— Mimo to…
Torkwatus urwał w pół zdania:
— Bądź łaskaw rozważyć inne opcje. Pozbawimy ich posad i puścimy wolno? Zostając między nami, będą podżegać do buntu i knuć intrygi, żeby odzyskać intratne stanowiska. Wsadzić ich tylko do więzienia? Będziemy na nich łożyć z publicznej kasy, póki nie poumierają. Skazać na zesłanie? Zabiorą ze sobą bezprawnie zdobyte bogactwa, które w przeciwnym razie można by złożyć w skarbcu. Wierz mi, Apollinarisie, że jedynym rozwiązaniem jest pozbyć się ich raz na zawsze. Jeśli darujemy im życie, prędzej czy później zbliżą się do cesarza i zaczną go podburzać, żeby się z nami porachował.
— A więc skazujemy ich na śmierć, bo dzięki temu grozi nam mniejsze ryzyko?
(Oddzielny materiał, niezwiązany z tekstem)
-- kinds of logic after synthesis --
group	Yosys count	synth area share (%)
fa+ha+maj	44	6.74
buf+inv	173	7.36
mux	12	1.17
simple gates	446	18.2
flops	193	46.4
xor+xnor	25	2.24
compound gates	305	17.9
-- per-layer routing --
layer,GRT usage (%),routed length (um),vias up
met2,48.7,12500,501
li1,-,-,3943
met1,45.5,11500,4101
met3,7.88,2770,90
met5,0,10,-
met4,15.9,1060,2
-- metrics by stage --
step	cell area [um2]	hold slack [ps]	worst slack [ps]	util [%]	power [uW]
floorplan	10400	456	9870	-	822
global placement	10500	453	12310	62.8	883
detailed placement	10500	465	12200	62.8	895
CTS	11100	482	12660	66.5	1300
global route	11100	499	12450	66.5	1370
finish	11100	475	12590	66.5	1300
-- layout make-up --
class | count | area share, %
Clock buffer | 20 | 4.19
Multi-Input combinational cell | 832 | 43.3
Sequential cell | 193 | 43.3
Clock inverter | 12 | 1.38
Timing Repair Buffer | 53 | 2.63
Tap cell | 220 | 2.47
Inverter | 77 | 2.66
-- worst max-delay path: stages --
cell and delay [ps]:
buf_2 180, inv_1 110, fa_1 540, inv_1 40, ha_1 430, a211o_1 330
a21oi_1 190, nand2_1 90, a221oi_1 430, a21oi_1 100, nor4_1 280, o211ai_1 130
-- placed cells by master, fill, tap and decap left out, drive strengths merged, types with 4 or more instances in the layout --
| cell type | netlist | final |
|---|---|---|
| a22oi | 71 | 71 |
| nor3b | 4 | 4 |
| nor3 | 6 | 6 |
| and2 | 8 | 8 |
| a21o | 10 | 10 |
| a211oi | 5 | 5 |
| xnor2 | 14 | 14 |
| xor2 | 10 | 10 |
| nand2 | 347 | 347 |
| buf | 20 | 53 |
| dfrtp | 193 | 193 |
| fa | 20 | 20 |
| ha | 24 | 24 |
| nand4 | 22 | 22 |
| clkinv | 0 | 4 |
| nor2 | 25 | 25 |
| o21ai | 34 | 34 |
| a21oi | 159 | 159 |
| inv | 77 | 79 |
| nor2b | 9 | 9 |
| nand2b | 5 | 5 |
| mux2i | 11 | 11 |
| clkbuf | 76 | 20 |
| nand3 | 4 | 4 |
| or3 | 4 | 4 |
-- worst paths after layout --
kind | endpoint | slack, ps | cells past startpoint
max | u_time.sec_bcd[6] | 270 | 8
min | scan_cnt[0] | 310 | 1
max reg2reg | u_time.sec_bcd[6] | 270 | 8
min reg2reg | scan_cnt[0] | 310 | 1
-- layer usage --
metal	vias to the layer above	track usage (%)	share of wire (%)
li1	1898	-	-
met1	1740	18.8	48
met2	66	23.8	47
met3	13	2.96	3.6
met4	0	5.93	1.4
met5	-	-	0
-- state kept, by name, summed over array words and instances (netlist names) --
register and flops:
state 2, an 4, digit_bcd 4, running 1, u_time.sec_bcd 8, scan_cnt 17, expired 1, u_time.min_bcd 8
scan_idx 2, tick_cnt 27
— Całemu imperium, nie tylko nam. O swoje życie nie drżę, lecz jeśli my padniemy, razem z nami upadnie imperium. Ci ludzie są wrogami wspólnoty, my zaś stoimy między porządkiem a bezprawiem. Muszą zginąć. Myślałem, że w tej kwestii doszliśmy do porozumienia.
Apollinaris wiedział, że to mocno naciągana argumentacja, miał jednak świadomość, że nie przeforsuje swojego zdania. Nie po raz pierwszy imperium znalazło się o krok od anarchii. Niepokoje w prowincjach były tego pierwszą zapowiedzią. August stworzył imperium dzięki potędze militarnej i to właśnie armia była oparciem cesarza przez te wszystkie stulecia. Wszelako cesarz sprawował władzę za przyzwoleniem poddanych. Nawet najsilniejsze wojska nie zmuszą ludu, żeby długo tolerował rządy nikczemnego lub szalonego imperatora. Historia stale o tym przypominała już od czasów Kaliguli i Nerona. Demetriusz zwariował, to wszyscy widzieli. Roiło się od sprzedajnych urzędników rządowych. Jeżeli plebejusze istotnie knuli przewrót, a wielce prawdopodobne, że Torkwatus nie mylił się co do tego, to bezwzględna wojna z korupcją i szaleństwem mogła być jedynym środkiem ocalenia. Darowanie życia sługusom Demetriusza, by się powtórnie zorganizowali i zbliżyli do cesarza, przybliżało zagładę.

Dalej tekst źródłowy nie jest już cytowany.